==> src/rtl/axis_tb_pkg.sv <==
// Shared state encoding, default frame geometry and width helper for the
// AXI-Stream loopback tester.
package axis_tb_pkg;

    typedef enum logic [2:0] {
        StIdle,
        StDelay,
        StSend,
        StReceive,
        StReport
    } lb_state_e;

    localparam int unsigned DefaultWords   = 8;
    localparam int unsigned DefaultTimeout = 1024;

    // Smallest r with 2**r >= value.
    function automatic int unsigned clogb2(input int unsigned value);
        int unsigned r;
        r = 0;
        while ((64'd1 << r) < 64'(value)) begin
            r++;
        end
        return r;
    endfunction

endpackage

==> src/rtl/axis_pattern_gen.sv <==
// Frame pattern source and checker: word k of a frame is base + k, and an
// observed word is compared against it.
module axis_pattern_gen #(
    parameter int unsigned DataWidth = 32,
    parameter int unsigned IdxWidth  = 4
) (
    input  logic [DataWidth-1:0] base_i,
    input  logic [IdxWidth-1:0]  index_i,
    input  logic [DataWidth-1:0] actual_i,
    output logic [DataWidth-1:0] expected_o,
    output logic                 match_o
);

    assign expected_o = base_i + DataWidth'(index_i);
    assign match_o    = (actual_i == expected_o);

endmodule

==> src/rtl/axis_loopback_tester.sv <==
// Sends one incrementing-pattern frame on the master stream, then checks the
// frame returned on the slave stream and reports mismatches, framing and timeout.
module axis_loopback_tester
    import axis_tb_pkg::*;
#(
    parameter int unsigned C_M_AXIS_TDATA_WIDTH = 32,
    parameter int unsigned C_S_AXIS_TDATA_WIDTH = 32,
    parameter int unsigned NUMBER_OF_WORDS      = DefaultWords,
    parameter int unsigned C_M_START_COUNT      = 32,
    parameter int unsigned C_TIMEOUT            = DefaultTimeout
) (
    input  logic                                AXIS_ACLK,
    input  logic                                AXIS_ARESET,
    input  logic                                start,
    input  logic [C_M_AXIS_TDATA_WIDTH-1:0]     seed,
    output logic                                M_AXIS_TVALID,
    output logic [C_M_AXIS_TDATA_WIDTH-1:0]     M_AXIS_TDATA,
    output logic [C_M_AXIS_TDATA_WIDTH/8-1:0]   M_AXIS_TSTRB,
    output logic                                M_AXIS_TLAST,
    input  logic                                M_AXIS_TREADY,
    input  logic                                S_AXIS_TVALID,
    input  logic [C_S_AXIS_TDATA_WIDTH-1:0]     S_AXIS_TDATA,
    input  logic [C_S_AXIS_TDATA_WIDTH/8-1:0]   S_AXIS_TSTRB,
    input  logic                                S_AXIS_TLAST,
    output logic                                S_AXIS_TREADY,
    output logic                                busy,
    output logic                                done,
    output logic                                pass,
    output logic [clogb2(NUMBER_OF_WORDS):0]    err_count,
    output logic [3:0]                          led
);

    localparam int unsigned IdxW     = clogb2(NUMBER_OF_WORDS) + 1;
    localparam int unsigned DelayW   = clogb2(C_M_START_COUNT) + 1;
    localparam int unsigned TimeoutW = clogb2(C_TIMEOUT) + 1;

    localparam logic [IdxW-1:0]     LastIdx     = IdxW'(NUMBER_OF_WORDS - 1);
    localparam logic [IdxW-1:0]     ErrMax      = IdxW'(NUMBER_OF_WORDS);
    localparam logic [DelayW-1:0]   DelayLast   = DelayW'(C_M_START_COUNT - 1);
    localparam logic [TimeoutW-1:0] TimeoutLast = TimeoutW'(C_TIMEOUT - 1);

    lb_state_e                       state_q;
    logic [C_M_AXIS_TDATA_WIDTH-1:0] seed_q;
    logic [IdxW-1:0]                 beat_idx_q;
    logic [DelayW-1:0]               delay_cnt_q;
    logic [TimeoutW-1:0]             timeout_cnt_q;
    logic                            frame_err_q;
    logic                            timeout_err_q;

    logic [IdxW-1:0]                 gen_idx;
    logic [C_M_AXIS_TDATA_WIDTH-1:0] gen_word;
    logic                            rx_match;
    logic                            rx_last_beat;
    logic                            unused_strb;

    assign unused_strb   = ^S_AXIS_TSTRB;
    assign M_AXIS_TSTRB  = '1;
    assign led           = {busy, pass, frame_err_q, timeout_err_q};
    assign rx_last_beat  = (beat_idx_q == LastIdx);

    // Index of the word the generator must present this cycle: the first word
    // while delaying, the word after the current one while sending.
    always_comb begin
        gen_idx = beat_idx_q;
        if (state_q == StDelay) begin
            gen_idx = '0;
        end else if (state_q == StSend) begin
            gen_idx = beat_idx_q + IdxW'(1);
        end
    end

    axis_pattern_gen #(
        .DataWidth (C_M_AXIS_TDATA_WIDTH),
        .IdxWidth  (IdxW)
    ) u_pattern_gen (
        .base_i     (seed_q),
        .index_i    (gen_idx),
        .actual_i   (S_AXIS_TDATA),
        .expected_o (gen_word),
        .match_o    (rx_match)
    );

    always_ff @(posedge AXIS_ACLK) begin
        if (AXIS_ARESET) begin
            state_q       <= StIdle;
            seed_q        <= '0;
            beat_idx_q    <= '0;
            delay_cnt_q   <= '0;
            timeout_cnt_q <= '0;
            frame_err_q   <= 1'b0;
            timeout_err_q <= 1'b0;
            M_AXIS_TVALID <= 1'b0;
            M_AXIS_TDATA  <= '0;
            M_AXIS_TLAST  <= 1'b0;
            S_AXIS_TREADY <= 1'b0;
            busy          <= 1'b0;
            done          <= 1'b0;
            pass          <= 1'b0;
            err_count     <= '0;
        end else begin
            done <= 1'b0;
            unique case (state_q)
                StIdle: begin
                    if (start) begin
                        seed_q        <= seed;
                        beat_idx_q    <= '0;
                        delay_cnt_q   <= '0;
                        err_count     <= '0;
                        frame_err_q   <= 1'b0;
                        timeout_err_q <= 1'b0;
                        pass          <= 1'b0;
                        busy          <= 1'b1;
                        state_q       <= StDelay;
                    end
                end
                StDelay: begin
                    if (delay_cnt_q == DelayLast) begin
                        M_AXIS_TVALID <= 1'b1;
                        M_AXIS_TDATA  <= gen_word;
                        M_AXIS_TLAST  <= (gen_idx == LastIdx);
                        state_q       <= StSend;
                    end else begin
                        delay_cnt_q <= delay_cnt_q + DelayW'(1);
                    end
                end
                StSend: begin
                    // TVALID is always high here, so TREADY alone means a transfer.
                    if (M_AXIS_TREADY) begin
                        if (M_AXIS_TLAST) begin
                            M_AXIS_TVALID <= 1'b0;
                            M_AXIS_TLAST  <= 1'b0;
                            S_AXIS_TREADY <= 1'b1;
                            beat_idx_q    <= '0;
                            timeout_cnt_q <= '0;
                            state_q       <= StReceive;
                        end else begin
                            beat_idx_q   <= gen_idx;
                            M_AXIS_TDATA <= gen_word;
                            M_AXIS_TLAST <= (gen_idx == LastIdx);
                        end
                    end
                end
                StReceive: begin
                    if (S_AXIS_TVALID) begin
                        timeout_cnt_q <= '0;
                        if (!rx_match && (err_count != ErrMax)) begin
                            err_count <= err_count + IdxW'(1);
                        end
                        if (S_AXIS_TLAST || rx_last_beat) begin
                            frame_err_q   <= (S_AXIS_TLAST != rx_last_beat);
                            S_AXIS_TREADY <= 1'b0;
                            busy          <= 1'b0;
                            done          <= 1'b1;
                            state_q       <= StReport;
                        end else begin
                            beat_idx_q <= beat_idx_q + IdxW'(1);
                        end
                    end else if (timeout_cnt_q == TimeoutLast) begin
                        timeout_err_q <= 1'b1;
                        S_AXIS_TREADY <= 1'b0;
                        busy          <= 1'b0;
                        done          <= 1'b1;
                        state_q       <= StReport;
                    end else begin
                        timeout_cnt_q <= timeout_cnt_q + TimeoutW'(1);
                    end
                end
                StReport: begin
                    pass    <= (err_count == '0) && !frame_err_q && !timeout_err_q;
                    state_q <= StIdle;
                end
                default: state_q <= StIdle;
            endcase
        end
    end

endmodule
==========
▶ [Exercise]
Scan the data above, find each line with "StSend", and copy it.

▶ [Solution to this problem]
        StSend,
        end else if (state_q == StSend) begin
                        state_q       <= StSend;
                StSend: begin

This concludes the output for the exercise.